### [RECORDS FOR THIS EXERCISE]
━━━━━━━━━━━━━━━━━━━━
==> config.mk <==
export PLATFORM = sky130hd
export DESIGN_NAME = sha3_round_sequencer
export DESIGN_NICKNAME = d
export VERILOG_FILES = /design/src/rtl/sha3_round_sequencer.sv
export SDC_FILE = /design/constraint.sdc
export NUM_CORES = 1
export LEC_CHECK = 0
export BUFFER_PORTS_ARGS = -buffer_cell sky130_fd_sc_hd__buf_2
export CORE_MARGIN = 2
export CORE_UTILIZATION = 49
export DETAILED_ROUTE_END_ITERATION = 10
export PLACE_DENSITY = 0.73
export SYNTH_ARGS = -nofsm -noshare
export SYNTH_HDL_FRONTEND = slang
export SYNTH_SLANG_ARGS = --single-unit
==> constraint.sdc <==
create_clock -name clk -period 1.7 [get_ports clk]
set_clock_uncertainty 0.05 [all_clocks]
set_input_delay 0.17 -clock clk [delete_from_list [all_inputs] [get_ports clk]]
set_output_delay 0.17 -clock clk [all_outputs]
set_load 0.005 [all_outputs]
━━━━━━━━━━━━━━━━━━━━
### [WHAT THE TASK REQUIRES]
Output all of the records above unchanged.

### [RESULT OF THE TASK]
==> config.mk <==
export PLATFORM = sky130hd
export DESIGN_NAME = sha3_round_sequencer
export DESIGN_NICKNAME = d
export VERILOG_FILES = /design/src/rtl/sha3_round_sequencer.sv
export SDC_FILE = /design/constraint.sdc
export NUM_CORES = 1
export LEC_CHECK = 0
export BUFFER_PORTS_ARGS = -buffer_cell sky130_fd_sc_hd__buf_2
export CORE_MARGIN = 2
export CORE_UTILIZATION = 49
export DETAILED_ROUTE_END_ITERATION = 10
export PLACE_DENSITY = 0.73
export SYNTH_ARGS = -nofsm -noshare
export SYNTH_HDL_FRONTEND = slang
export SYNTH_SLANG_ARGS = --single-unit
==> constraint.sdc <==
create_clock -name clk -period 1.7 [get_ports clk]
set_clock_uncertainty 0.05 [all_clocks]
set_input_delay 0.17 -clock clk [delete_from_list [all_inputs] [get_ports clk]]
set_output_delay 0.17 -clock clk [all_outputs]
set_load 0.005 [all_outputs]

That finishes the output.